--- src/design/mount_unit_name_escaper.sv ---
// Top level of the mount unit name escaper: front end, job queue and back end.
//
//   Channel   Direction  Signals                     Carries
//   s_        in         s_valid, s_ready, s_data    one path byte and its end flag
//   m_        out        m_valid, m_ready, m_data    one unit name byte and its last flag
//
// A request makes a job of one to eleven output bytes, unless it is a slash that
// is not the final byte, which makes no job and costs no back end time.
// The back end emits one byte per cycle while m_ready does not stall it: one for a plain
// byte, four for an escaped one and up to eleven for a job with the suffix.
// Reset is synchronous and active low; it clears the path state, queue and output valid flag.
// A stalled m_ready holds the output byte and fills the queue, after which s_ready falls.
module mount_unit_name_escaper #(
    parameter int QUEUE_DEPTH = 2
) (
    input  logic                   aclk,
    input  logic                   aresetn,
    input  logic                   s_valid,
    output logic                   s_ready,
    input  mnt_esc_pkg::in_item_t  s_data,
    output logic                   m_valid,
    input  logic                   m_ready,
    output mnt_esc_pkg::out_item_t m_data
);
    import mnt_esc_pkg::*;

    `include "assert_macros.svh"

    localparam int CNT_W = $clog2(QUEUE_DEPTH + 1);

    logic             s_accept;
    logic             push;
    job_t             push_job;
    logic             pop;
    job_t             head_job;
    logic             q_full;
    logic [CNT_W-1:0] q_count;
    logic             back_busy;

    assign s_ready  = !q_full;
    assign s_accept = s_valid && s_ready;

    // The front end classifies each request and updates the per-path state.
    mnt_esc_front u_front (
        .aclk    (aclk),
        .aresetn (aresetn),
        .accept  (s_accept),
        .item    (s_data),
        .push    (push),
        .job     (push_job)
    );

    // The queue lets the front end run ahead while the back end expands a job.
    mnt_esc_queue #(
        .DEPTH (QUEUE_DEPTH)
    ) u_queue (
        .aclk     (aclk),
        .aresetn  (aresetn),
        .push     (push),
        .push_job (push_job),
        .pop      (pop),
        .head_job (head_job),
        .full     (q_full),
        .count    (q_count)
    );

    // The back end turns each job into bytes through the output register.
    mnt_esc_back u_back (
        .aclk       (aclk),
        .aresetn    (aresetn),
        .q_nonempty (q_count != '0),
        .head_job   (head_job),
        .pop        (pop),
        .busy       (back_busy),
        .m_valid    (m_valid),
        .m_ready    (m_ready),
        .m_data     (m_data)
    );

    // The closing byte of every unit name is the 't' of the suffix.
    `ASSERT_SAME(a_last_is_t, aclk, aresetn, m_valid && m_data.last_out, m_data.char_out == CHAR_T)
    // A request that yields output always leaves a job waiting in the queue.
    `ASSERT_NEXT(a_job_queued, aclk, aresetn, s_accept && (s_data.char_in != CHAR_SLASH), q_count != '0)
    // While a job waits in the queue, the back end is always busy in the next cycle.
    `ASSERT_NEXT(a_back_pulls, aclk, aresetn, q_count != '0, back_busy)

endmodule
--- config.mk ---
export PLATFORM = sky130hd
export DESIGN_NAME = mount_unit_name_escaper
export DESIGN_NICKNAME = d
export VERILOG_FILES = /design/src/design/mnt_esc_pkg.sv /design/src/design/mnt_esc_front.sv /design/src/design/mnt_esc_queue.sv /design/src/design/mnt_esc_back.sv /design/src/design/mount_unit_name_escaper.sv
export VERILOG_INCLUDE_DIRS = /design/src /design/src/design
export SDC_FILE = /design/constraint.sdc
export NUM_CORES = 1
export LEC_CHECK = 0
export BUFFER_PORTS_ARGS = -buffer_cell sky130_fd_sc_hd__buf_2
export CAP_MARGIN = 30
export CORE_UTILIZATION = 65
export CTS_BUF_LIST = sky130_fd_sc_hd__clkbuf_4
export DETAILED_ROUTE_END_ITERATION = 6
export PLACE_DENSITY = 0.92
export SYNTH_ARGS = -nofsm -noshare
export SYNTH_HDL_FRONTEND = slang
export SYNTH_SLANG_ARGS = --single-unit
--- constraint.sdc ---
create_clock -name aclk -period 3.5 [get_ports aclk]
set_input_delay 0.7 -clock aclk [delete_from_list [all_inputs] [get_ports aclk]]
set_output_delay 0.7 -clock aclk [all_outputs]
set_load 0.05 [all_outputs]
$ cat src/rtl/positional_pid_controller.sv
// Positional PID controller with integral clamp, top level.
//
// Each input item carries a setpoint and a measured value; the block returns one drive
// item per input: (kp*error + ki*integral + kd*derivative) >> GAIN_FRAC_BITS, truncated
// toward zero and saturated to signed 32 bits. The integral is clamped to
// +/- integral_limit after each error is added. The datapath is a five-register pipeline
// (error, integral/derivative update, products, sum, output); an accepted input moves
// through those registers in order, and one item is taken every cycle while the output
// is not stalled; the integral and previous-error registers close their loop in a single
// stage, which is what allows one item per cycle. Each stage advances whenever the stage
// after it is empty or moving, so empty stages fill while the output is stalled. The user must
// write gains and the limit through the cfg port while no item is in flight (not enforced).
module positional_pid_controller #(
  parameter int GAIN_FRAC_BITS = 8
) (
  input  logic                       clk,
  input  logic                       rst_n,
  // Input stream. tdata: [15:0] setpoint, [31:16] measured.
  input  logic                       in_tvalid,
  output logic                       in_tready,
  input  logic [31:0]                in_tdata,
  // Result stream. tdata: [31:0] drive.
  output logic                       out_tvalid,
  input  logic                       out_tready,
  output logic [31:0]                out_tdata,
  // Configuration write port.
  input  logic                       cfg_we,
  input  ppid_pkg::cfg_reg_t         cfg_addr,
  input  logic [ppid_pkg::LIMIT_W-1:0] cfg_wdata
);
  import ppid_pkg::*;

  localparam logic signed [ACC_W-1:0] ROUND_BIAS =
    (ACC_W'(1) << GAIN_FRAC_BITS) - ACC_W'(1);

  // Configuration registers.
  logic signed [GAIN_W-1:0]  gain_p_r, gain_i_r, gain_d_r;
  logic        [LIMIT_W-1:0] int_limit_r;

  // Loop state.
  logic signed [INTEG_W-1:0] error_sum_r;
  logic signed [ERR_W-1:0]   prev_error_r;

  // Pipeline stage valids and payloads.
  logic                      s0_valid_r, s1_valid_r, s2_valid_r, s3_valid_r, out_valid_r;
  logic signed [ERR_W-1:0]   s0_err_r;
  logic signed [ERR_W-1:0]   s1_err_r;
  logic signed [INTEG_W-1:0] s1_integ_r;
  logic signed [DERIV_W-1:0] s1_deriv_r;
  logic signed [ERR_W+GAIN_W-1:0]   s2_prod_p_r;
  logic signed [INTEG_W+GAIN_W-1:0] s2_prod_i_r;
  logic signed [DERIV_W+GAIN_W-1:0] s2_prod_d_r;
  logic signed [ACC_W-1:0]   s3_acc_r;
  logic signed [DRIVE_W-1:0] drive_r;

  logic s0_rdy, s1_rdy, s2_rdy, s3_rdy, out_rdy;
  logic step_fire;

  logic signed [SAMPLE_W-1:0] setpoint, measured;
  logic signed [ERR_W-1:0]    err_nxt;
  logic signed [31:0]         sum_raw, lim_pos, lim_neg;
  logic signed [INTEG_W-1:0]  integ_nxt;
  logic signed [DERIV_W-1:0]  deriv_nxt;
  logic signed [ERR_W+GAIN_W-1:0]   prod_p_nxt;
  logic signed [INTEG_W+GAIN_W-1:0] prod_i_nxt;
  logic signed [DERIV_W+GAIN_W-1:0] prod_d_nxt;
  logic signed [ACC_W-1:0]   acc_nxt, acc_adj, acc_shr;
  logic                      acc_fits;
  logic signed [DRIVE_W-1:0] drive_nxt;

  // A stage can load when it is empty or its item moves on this cycle.
  assign out_rdy   = !out_valid_r || out_tready;
  assign s3_rdy    = !s3_valid_r || out_rdy;
  assign s2_rdy    = !s2_valid_r || s3_rdy;
  assign s1_rdy    = !s1_valid_r || s2_rdy;
  assign s0_rdy    = !s0_valid_r || s1_rdy;
  assign in_tready = s0_rdy;
  assign step_fire = s0_valid_r && s1_rdy;

  assign out_tvalid = out_valid_r;
  assign out_tdata  = drive_r;

  // Stage 0: error.
  assign setpoint = in_tdata[15:0];
  assign measured = in_tdata[31:16];
  assign err_nxt  = ERR_W'(setpoint) - ERR_W'(measured);

  // Stage 1: clamped integral and derivative.
  always_comb begin
    lim_pos = $signed({2'b00, int_limit_r});
    lim_neg = -lim_pos;
    sum_raw = 32'(error_sum_r) + 32'(s0_err_r);
    if (sum_raw > lim_pos) begin
      integ_nxt = INTEG_W'(lim_pos);
    end else if (sum_raw < lim_neg) begin
      integ_nxt = INTEG_W'(lim_neg);
    end else begin
      integ_nxt = INTEG_W'(sum_raw);
    end
    deriv_nxt = DERIV_W'(s0_err_r) - DERIV_W'(prev_error_r);
  end

  // Stage 2: products.
  assign prod_p_nxt = (ERR_W+GAIN_W)'(gain_p_r) * (ERR_W+GAIN_W)'(s1_err_r);
  assign prod_i_nxt = (INTEG_W+GAIN_W)'(gain_i_r) * (INTEG_W+GAIN_W)'(s1_integ_r);
  assign prod_d_nxt = (DERIV_W+GAIN_W)'(gain_d_r) * (DERIV_W+GAIN_W)'(s1_deriv_r);

  // Stage 3: weighted sum.
  assign acc_nxt = ACC_W'(s2_prod_p_r) + ACC_W'(s2_prod_i_r) + ACC_W'(s2_prod_d_r);

  // Output: shift toward zero and saturate. A negative sum is biased up first so the
  // arithmetic shift truncates toward zero instead of toward minus infinity.
  always_comb begin
    acc_adj  = s3_acc_r[ACC_W-1] ? (s3_acc_r + ROUND_BIAS) : s3_acc_r;
    acc_shr  = acc_adj >>> GAIN_FRAC_BITS;
    acc_fits = (&acc_shr[ACC_W-1:DRIVE_W-1]) || !(|acc_shr[ACC_W-1:DRIVE_W-1]);
    if (acc_fits) begin
      drive_nxt = acc_shr[DRIVE_W-1:0];
    end else if (acc_shr[ACC_W-1]) begin
      drive_nxt = DRIVE_MIN;
    end else begin
      drive_nxt = DRIVE_MAX;
    end
  end

  always_ff @(posedge clk) begin
    if (!rst_n) begin
      gain_p_r    <= GAIN_P_RST;
      gain_i_r    <= GAIN_I_RST;
      gain_d_r    <= GAIN_D_RST;
      int_limit_r <= INT_LIMIT_RST;
    end else if (cfg_we) begin
      unique case (cfg_addr)
        REG_GAIN_P:    gain_p_r    <= cfg_wdata[GAIN_W-1:0];
        REG_GAIN_I:    gain_i_r    <= cfg_wdata[GAIN_W-1:0];
        REG_GAIN_D:    gain_d_r    <= cfg_wdata[GAIN_W-1:0];
        REG_INT_LIMIT: int_limit_r <= cfg_wdata;
        default:       ;
      endcase
    end
  end

  always_ff @(posedge clk) begin
    if (!rst_n) begin
      error_sum_r  <= '0;
      prev_error_r <= '0;
      s0_valid_r   <= 1'b0;
      s1_valid_r   <= 1'b0;
      s2_valid_r   <= 1'b0;
      s3_valid_r   <= 1'b0;
      out_valid_r  <= 1'b0;
    end else begin
      if (step_fire) begin
        error_sum_r  <= integ_nxt;
        prev_error_r <= s0_err_r;
      end
      if (s0_rdy)  s0_valid_r  <= in_tvalid;
      if (s1_rdy)  s1_valid_r  <= s0_valid_r;
      if (s2_rdy)  s2_valid_r  <= s1_valid_r;
      if (s3_rdy)  s3_valid_r  <= s2_valid_r;
      if (out_rdy) out_valid_r <= s3_valid_r;
    end
  end

  always_ff @(posedge clk) begin
    if (s0_rdy && in_tvalid) begin
      s0_err_r <= err_nxt;
    end
    if (step_fire) begin
      s1_err_r   <= s0_err_r;
      s1_integ_r <= integ_nxt;
      s1_deriv_r <= deriv_nxt;
    end
    if (s2_rdy && s1_valid_r) begin
      s2_prod_p_r <= prod_p_nxt;
      s2_prod_i_r <= prod_i_nxt;
      s2_prod_d_r <= prod_d_nxt;
    end
    if (s3_rdy && s2_valid_r) begin
      s3_acc_r <= acc_nxt;
    end
    if (out_rdy && s3_valid_r) begin
      drive_r <= drive_nxt;
    end
  end

  // After each step the stored integral lies within the limit that was in force.
  a_integ_clamped: assert property (@(posedge clk) disable iff (!rst_n)
    step_fire |=> (32'(error_sum_r) <= $past(lim_pos)) &&
                  (32'(error_sum_r) >= $past(lim_neg)))
    else $error("integral left the clamp range");

  // A stage-1 item that cannot move on is held unchanged.
  a_s1_hold: assert property (@(posedge clk) disable iff (!rst_n)
    (s1_valid_r && !s2_rdy) |=> s1_valid_r && $stable(s1_integ_r) && $stable(s1_err_r))
    else $error("stage 1 item lost while stalled");

  // The loop state only moves together with an item entering stage 1.
  a_state_moves_with_item: assert property (@(posedge clk) disable iff (!rst_n)
    !step_fire |=> $stable(error_sum_r) && $stable(prev_error_r))
    else $error("loop state changed without an item");

  // An accepted item always lands in the first stage.
  a_accept_lands: assert property (@(posedge clk) disable iff (!rst_n)
    (in_tvalid && in_tready) |=> s0_valid_r)
    else $error("accepted item not captured");

endmodule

• PROBLEM STATEMENT:
From the listing above, return the lines starting at the one with "if (s3_rdy && s2_valid_r) begin" and ending at the one with "step_fire |=> (32'(error_sum_r)", both kept, exactly as they appear and nothing more.

• SOLUTION FOR THIS TASK:
    if (s3_rdy && s2_valid_r) begin
      s3_acc_r <= acc_nxt;
    end
    if (out_rdy && s3_valid_r) begin
      drive_r <= drive_nxt;
    end
  end

  // After each step the stored integral lies within the limit that was in force.
  a_integ_clamped: assert property (@(posedge clk) disable iff (!rst_n)
    step_fire |=> (32'(error_sum_r) <= $past(lim_pos)) &&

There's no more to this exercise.